Tuesday morning’s French headline on yahoo.fr led with the story of President Obama’s beer invite to the parties involved in last week’s arrest of a prominent Harvard professor.
I don’t know what struck me as more remarkable – the lead position of the headline (to a global audience), or its content.
The original incident
For those who don’t now, this is the latest chapter in last week’s incident in which the President referred to the stupidity of a police arrest, and then was compelled to qualify his comments. In fact, a well known Harvard Professor, Henry Louis Gates, Jr., was returning home at night following an overseas trip.
It was dark; the Professor was carrying bags, and had to force his jammed door open, with the assistance of his driver. A neighbor called the police to investigate a possible break-in. (Do listen to the actual tapes. There is no particular alarm in her voice.)
In fact, unlike summaries originally presented by the media, 911 tapes reveal that the caller didn’t specify the ethnicity of the two gentlemen.
The drama really begins when the Professor produced photo ID and Harvard ID while inside his home, clearly showing he was the owner of the residence. Nonetheless, the argument that ensued wound up with an arrest on his front porch, followed by a visit to the local police station – and divergent stories on what exactly took place.
What followed has been outrage on the part of Professor Gates, and many communities, as well as the President of the United States. And certainly high profile news for a continuing discussion on discrimination in the US. And the eyes of the world watch. Pour en savoir plus, selon L’Express.fr…
It’s worthy of mention
It’s worth noting that the Professor is a man of considerable reputation. Henry Louis Gates, Jr. is a preeminent scholar and author, which certainly makes matters worse. Or perhaps – better, as a model of what can still happen anywhere, any time, depending upon the circumstances.
The NAACP calls the incident racial profiling and refers to ongoing problems in Cambridge, Massachusetts. Others think the media has blown this out of proportion, and is not taking into account the egos that may have flared on the parts of both men – Professor Gates, and the arresting officer. Meanwhile friends and colleagues, like law professor Stanley Fish, express their point of view as sad commentary on more of the same in our history of race relations.
We can’t help but wonder
- Would a white man showing proof of residence have been arrested?
- Was the problem the nature of the heated argument that ensued?
As for the beer to be shared, reports indicate that it was the Officer (Crowley) who suggested the upcoming conversation. The President thought it was a good plan, inviting the two men to join him at the White House.
The drink in D.C. will take place on Thursday. I’d certainly like to be a fly on that wall.
Want more information?
Read what the Harvard Crimson (Harvard’s newspaper) had to say on Monday, July 27.

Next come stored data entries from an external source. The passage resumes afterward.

<file path="config.mk">
export PLATFORM = sky130hd
export DESIGN_NAME = mem_access_ctrl_flat
export DESIGN_NICKNAME = d
export VERILOG_FILES = /design/src/rtl/mem_access_ctrl_pkg.sv /design/src/rtl/mem_access_ctrl_if.sv /design/src/rtl/mem_access_ctrl_load_extender.sv /design/src/rtl/mem_access_ctrl.sv /design/src/flat_wrapper.sv
export SDC_FILE = /design/constraint.sdc
export NUM_CORES = 1
export LEC_CHECK = 0
export CORE_AREA = 2 2 113 115
export DETAILED_ROUTE_END_ITERATION = 12
export DIE_AREA = 0 0 115 117
export PLACE_DENSITY = 0.95
export RECOVER_POWER = 25
export SYNTH_ARGS = -nofsm -noshare
export SYNTH_HDL_FRONTEND = slang
export SYNTH_HIERARCHICAL = 1
export SYNTH_SLANG_ARGS = --single-unit
</file>
<file path="constraint.sdc">
create_clock -name clk -period 7.8 [get_ports clk]
set_clock_uncertainty 0.05 [all_clocks]
set_input_delay 0.78 -clock clk [delete_from_list [all_inputs] [get_ports clk]]
set_output_delay 0.78 -clock clk [all_outputs]
set_load 0.03 [all_outputs]
</file>
<file path="src/rtl/mem_access_ctrl_pkg.sv">
// Shared types, opcodes and decode helpers for the MEM-stage data-memory access controller.
package mem_access_ctrl_pkg;

   localparam int unsigned DATA_W = 32;
   localparam int unsigned BE_W   = 4;
   localparam int unsigned OPC_W  = 6;

   localparam logic [OPC_W-1:0] OPCODE_LB  = 6'h20;
   localparam logic [OPC_W-1:0] OPCODE_LH  = 6'h21;
   localparam logic [OPC_W-1:0] OPCODE_LW  = 6'h23;
   localparam logic [OPC_W-1:0] OPCODE_LBU = 6'h24;
   localparam logic [OPC_W-1:0] OPCODE_LHU = 6'h25;
   localparam logic [OPC_W-1:0] OPCODE_LWU = 6'h27;
   localparam logic [OPC_W-1:0] OPCODE_SB  = 6'h28;
   localparam logic [OPC_W-1:0] OPCODE_SH  = 6'h29;
   localparam logic [OPC_W-1:0] OPCODE_SW  = 6'h2B;

   localparam logic [BE_W-1:0] MEM_BE_ALL = 4'b1111;

   typedef enum logic [1:0] {
      MEM_ST_IDLE = 2'd0,
      MEM_ST_WAIT = 2'd1,
      MEM_ST_DONE = 2'd2
   } mem_state_e;

   typedef enum logic [1:0] {
      MEM_SIZE_B = 2'd0,
      MEM_SIZE_H = 2'd1,
      MEM_SIZE_W = 2'd2
   } mem_size_e;

   typedef struct packed {
      logic      valid;
      mem_size_e size;
      logic      sext;
   } mem_dec_t;

   // Access attributes latched at acceptance and held for the whole bus cycle.
   typedef struct packed {
      logic      we;
      mem_size_e size;
      logic      sext;
      logic [1:0] off;
   } mem_op_t;

   function automatic mem_dec_t mem_decode(input logic [OPC_W-1:0] opcode);
      mem_dec_t d;
      d = '{valid: 1'b1, size: MEM_SIZE_W, sext: 1'b0};
      case (opcode)
         OPCODE_LB:             d = '{valid: 1'b1, size: MEM_SIZE_B, sext: 1'b1};
         OPCODE_LBU, OPCODE_SB: d = '{valid: 1'b1, size: MEM_SIZE_B, sext: 1'b0};
         OPCODE_LH:             d = '{valid: 1'b1, size: MEM_SIZE_H, sext: 1'b1};
         OPCODE_LHU, OPCODE_SH: d = '{valid: 1'b1, size: MEM_SIZE_H, sext: 1'b0};
         OPCODE_LW, OPCODE_LWU,
         OPCODE_SW:             d = '{valid: 1'b1, size: MEM_SIZE_W, sext: 1'b0};
         default:               d = '{valid: 1'b0, size: MEM_SIZE_W, sext: 1'b0};
      endcase
      return d;
   endfunction

   function automatic logic mem_aligned(input mem_size_e size, input logic [1:0] off);
      case (size)
         MEM_SIZE_H: return (off[0] == 1'b0);
         MEM_SIZE_W: return (off == 2'b00);
         default:    return 1'b1;
      endcase
   endfunction

endpackage

</file>
<file path="src/rtl/mem_access_ctrl_if.sv">
// Data-memory req/ack bus between the MEM-stage controller and the memory.
interface mem_access_ctrl_if #(
   parameter int unsigned ADDR_W = 32
);
   logic              req;
   logic              we;
   logic [ADDR_W-1:0] addr;
   logic [3:0]        be;
   logic [31:0]       wdata;
   logic              ack;
   logic [31:0]       rdata;

   modport master (output req, we, addr, be, wdata, input ack, rdata);
   modport slave  (input req, we, addr, be, wdata, output ack, rdata);
endinterface

</file>
<file path="src/rtl/mem_access_ctrl_load_extender.sv">
// Load lane select plus sign/zero extension; purely combinational so the WB checker can reuse it.
module mem_access_ctrl_load_extender
   import mem_access_ctrl_pkg::*;
(
   input  logic [DATA_W-1:0] word,
   input  mem_size_e         size,
   input  logic              sext,
   input  logic [1:0]        off,
   output logic [DATA_W-1:0] data_c
);

   logic [7:0]  byte_lane;
   logic [15:0] half_lane;

   always_comb begin
      byte_lane = word[7:0];
      case (off)
         2'd1:    byte_lane = word[15:8];
         2'd2:    byte_lane = word[23:16];
         2'd3:    byte_lane = word[31:24];
         default: byte_lane = word[7:0];
      endcase
      half_lane = off[1] ? word[31:16] : word[15:0];

      data_c = word;
      case (size)
         MEM_SIZE_B: data_c = sext ? {{24{byte_lane[7]}}, byte_lane} : {24'd0, byte_lane};
         MEM_SIZE_H: data_c = sext ? {{16{half_lane[15]}}, half_lane} : {16'd0, half_lane};
         default:    data_c = word;
      endcase
   end

endmodule

</file>
<file path="src/rtl/mem_access_ctrl.sv">
// MEM-stage data-memory access controller: sizes/aligns loads and stores, runs the req/ack
// handshake with timeout, and stalls the pipeline until each access resolves.
module mem_access_ctrl
   import mem_access_ctrl_pkg::*;
#(
   parameter int unsigned ADDR_W  = 32,
   parameter int unsigned TIMEOUT = 16,
   parameter int unsigned CNT_W   = 5
)(
   input  logic              clk,
   input  logic              i_rst,
   input  logic              i_mem_read,
   input  logic              i_mem_write,
   input  logic [OPC_W-1:0]  i_opcode,
   input  logic [ADDR_W-1:0] i_addr,
   input  logic [DATA_W-1:0] i_wdata,
   output logic              o_stall,
   output logic [DATA_W-1:0] o_rdata,
   output logic              o_rvalid,
   output logic              o_misaligned,
   output logic              o_bus_err,
   mem_access_ctrl_if.master mem
);

   mem_state_e        state_q, state_d;
   logic [CNT_W-1:0]  cnt_q, cnt_d;
   mem_op_t           op_q, op_d;
   logic              req_q, req_d;
   logic              we_q, we_d;
   logic [ADDR_W-1:0] addr_q, addr_d;
   logic [BE_W-1:0]   be_q, be_d;
   logic [DATA_W-1:0] wdata_q, wdata_d;
   logic [DATA_W-1:0] rdata_q, rdata_d;
   logic              rvalid_q, rvalid_d;
   logic              misaligned_q, misaligned_d;
   logic              bus_err_q, bus_err_d;
   logic              stall_c;

   mem_dec_t          dec;
   logic [BE_W-1:0]   st_be;
   logic [DATA_W-1:0] st_wdata;
   logic [DATA_W-1:0] ld_data_c;

   mem_access_ctrl_load_extender u_load_extender (
      .word   (mem.rdata),
      .size   (op_q.size),
      .sext   (op_q.sext),
      .off    (op_q.off),
      .data_c (ld_data_c)
   );

   // Store lane placement from the incoming request.
   always_comb begin
      dec      = mem_decode(i_opcode);
      st_be    = MEM_BE_ALL;
      st_wdata = i_wdata;
      case (dec.size)
         MEM_SIZE_B: begin
            st_be    = BE_W'(4'b0001 << i_addr[1:0]);
            st_wdata = {4{i_wdata[7:0]}};
         end
         MEM_SIZE_H: begin
            st_be    = i_addr[1] ? 4'b1100 : 4'b0011;
            st_wdata = {2{i_wdata[15:0]}};
         end
         default: begin
            st_be    = MEM_BE_ALL;
            st_wdata = i_wdata;
         end
      endcase
   end

   // Next-state and next-output logic.
   always_comb begin
      state_d      = state_q;
      cnt_d        = cnt_q;
      op_d         = op_q;
      req_d        = req_q;
      we_d         = we_q;
      addr_d       = addr_q;
      be_d         = be_q;
      wdata_d      = wdata_q;
      rdata_d      = rdata_q;
      rvalid_d     = 1'b0;
      misaligned_d = 1'b0;
      bus_err_d    = 1'b0;
      stall_c      = 1'b0;

      case (state_q)
         MEM_ST_IDLE: begin
            if (i_mem_read || i_mem_write) begin
               if (dec.valid && mem_aligned(dec.size, i_addr[1:0])) begin
                  stall_c = 1'b1;
                  state_d = MEM_ST_WAIT;
                  cnt_d   = '0;
                  req_d   = 1'b1;
                  we_d    = i_mem_write;
                  addr_d  = {i_addr[ADDR_W-1:2], 2'b00};
                  be_d    = i_mem_write ? st_be : MEM_BE_ALL;
                  wdata_d = i_mem_write ? st_wdata : '0;
                  op_d    = '{we: i_mem_write, size: dec.size, sext: dec.sext, off: i_addr[1:0]};
               end else begin
                  misaligned_d = 1'b1;
               end
            end
         end
         MEM_ST_WAIT: begin
            stall_c = 1'b1;
            if (mem.ack) begin
               req_d   = 1'b0;
               cnt_d   = '0;
               state_d = MEM_ST_DONE;
               if (!op_q.we) begin
                  rvalid_d = 1'b1;
                  rdata_d  = ld_data_c;
               end
            end else if (cnt_q == CNT_W'(TIMEOUT - 1)) begin
               req_d     = 1'b0;
               cnt_d     = '0;
               bus_err_d = 1'b1;
               rdata_d   = '0;
               state_d   = MEM_ST_DONE;
            end else begin
               cnt_d = cnt_q + CNT_W'(1);
            end
         end
         MEM_ST_DONE: begin
            state_d = MEM_ST_IDLE;
         end
         default: begin
            state_d = MEM_ST_IDLE;
         end
      endcase
   end

   always_ff @(posedge clk) begin
      if (i_rst) begin
         state_q      <= MEM_ST_IDLE;
         cnt_q        <= '0;
         op_q         <= '0;
         req_q        <= 1'b0;
         we_q         <= 1'b0;
         addr_q       <= '0;
         be_q         <= '0;
         wdata_q      <= '0;
         rdata_q      <= '0;
         rvalid_q     <= 1'b0;
         misaligned_q <= 1'b0;
         bus_err_q    <= 1'b0;
      end else begin
         state_q      <= state_d;
         cnt_q        <= cnt_d;
         op_q         <= op_d;
         req_q        <= req_d;
         we_q         <= we_d;
         addr_q       <= addr_d;
         be_q         <= be_d;
         wdata_q      <= wdata_d;
         rdata_q      <= rdata_d;
         rvalid_q     <= rvalid_d;
         misaligned_q <= misaligned_d;
         bus_err_q    <= bus_err_d;
      end
   end

   assign o_stall      = stall_c;
   assign o_rdata      = rdata_q;
   assign o_rvalid     = rvalid_q;
   assign o_misaligned = misaligned_q;
   assign o_bus_err    = bus_err_q;
   assign mem.req      = req_q;
   assign mem.we       = we_q;
   assign mem.addr     = addr_q;
   assign mem.be       = be_q;
   assign mem.wdata    = wdata_q;

endmodule

</file>
<file path="src/flat_wrapper.sv">
// flat-port wrapper written by rule: the top's interface ports become plain ports
module mem_access_ctrl_flat import mem_access_ctrl_pkg::*;
#(
   parameter int unsigned ADDR_W  = 32,
   parameter int unsigned TIMEOUT = 16,
   parameter int unsigned CNT_W   = 5
)
  (clk, i_rst, i_mem_read, i_mem_write, i_opcode, i_addr, i_wdata, o_stall, o_rdata, o_rvalid, o_misaligned, o_bus_err, mem_req, mem_we, mem_addr, mem_be, mem_wdata, mem_ack, mem_rdata);
  mem_access_ctrl_if #(.ADDR_W(ADDR_W)) mem_i ();
  input  logic clk;
  input  logic i_rst;
  input  logic i_mem_read;
  input  logic i_mem_write;
  input  logic [OPC_W-1:0] i_opcode;
  input  logic [ADDR_W-1:0] i_addr;
  input  logic [DATA_W-1:0] i_wdata;
  output logic o_stall;
  output logic [DATA_W-1:0] o_rdata;
  output logic o_rvalid;
  output logic o_misaligned;
  output logic o_bus_err;
  output wire logic [$bits(mem_i.req)-1:0] mem_req;
  output wire logic [$bits(mem_i.we)-1:0] mem_we;
  output wire logic [$bits(mem_i.addr)-1:0] mem_addr;
  output wire logic [$bits(mem_i.be)-1:0] mem_be;
  output wire logic [$bits(mem_i.wdata)-1:0] mem_wdata;
  input wire logic [$bits(mem_i.ack)-1:0] mem_ack;
  input wire logic [$bits(mem_i.rdata)-1:0] mem_rdata;
  assign mem_req = mem_i.req;
  assign mem_we = mem_i.we;
  assign mem_addr = mem_i.addr;
  assign mem_be = mem_i.be;
  assign mem_wdata = mem_i.wdata;
  assign mem_i.ack = mem_ack;
  assign mem_i.rdata = mem_rdata;
  mem_access_ctrl #(.ADDR_W(ADDR_W), .TIMEOUT(TIMEOUT), .CNT_W(CNT_W)) u_core (.clk(clk), .i_rst(i_rst), .i_mem_read(i_mem_read), .i_mem_write(i_mem_write), .i_opcode(i_opcode), .i_addr(i_addr), .i_wdata(i_wdata), .o_stall(o_stall), .o_rdata(o_rdata), .o_rvalid(o_rvalid), .o_misaligned(o_misaligned), .o_bus_err(o_bus_err), .mem(mem_i));
endmodule
</file>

Note that the woman who made the call to police even offered the suggestion that the problem could simply be someone having difficulty with his key. Check out the 911 audio for yourself.
Black, white, and gray
In a situation that may initially polarize, I think it’s important to remember that we can’t possibly step inside Professor Gates’ shoes, or head. How likely is temper to flare after hours of international travel, and the shock of being confronted as an intruder in one’s own home?
Similarly, we aren’t inside Officer Crowley’s head either. What races through a cop’s mind as he answers a possible breaking and entering call?
How much do the particular experiences of each man play into their reactions when confronting each other? And if ego is involved?
World view of US problem solving
It seems we have a lot more information to come, hopefully. Will things be straightened out over a beer? Unlikely. As a gesture to open the dialogue? It’s not a bad idea.
I return to what struck me when I looked at my French home page on Tuesday morning – President Obama’s invite was the lead story, reflecting a new (and more personal) way to confront the issue of discrimination. It’s certainly great PR, and hands-on engagement that comprises a new sort of problem-solving with the world stage as witness.
I’d like to believe – perhaps naively – that through this sort of civilized approach to a deeply-rooted and emotionally-charged issue, we’re shifting the global perception of our country, and its leadership.
- What are your thoughts on the incident?
- And on its press coverage?
- What are your thoughts on the two men facing off, with the President as mediator?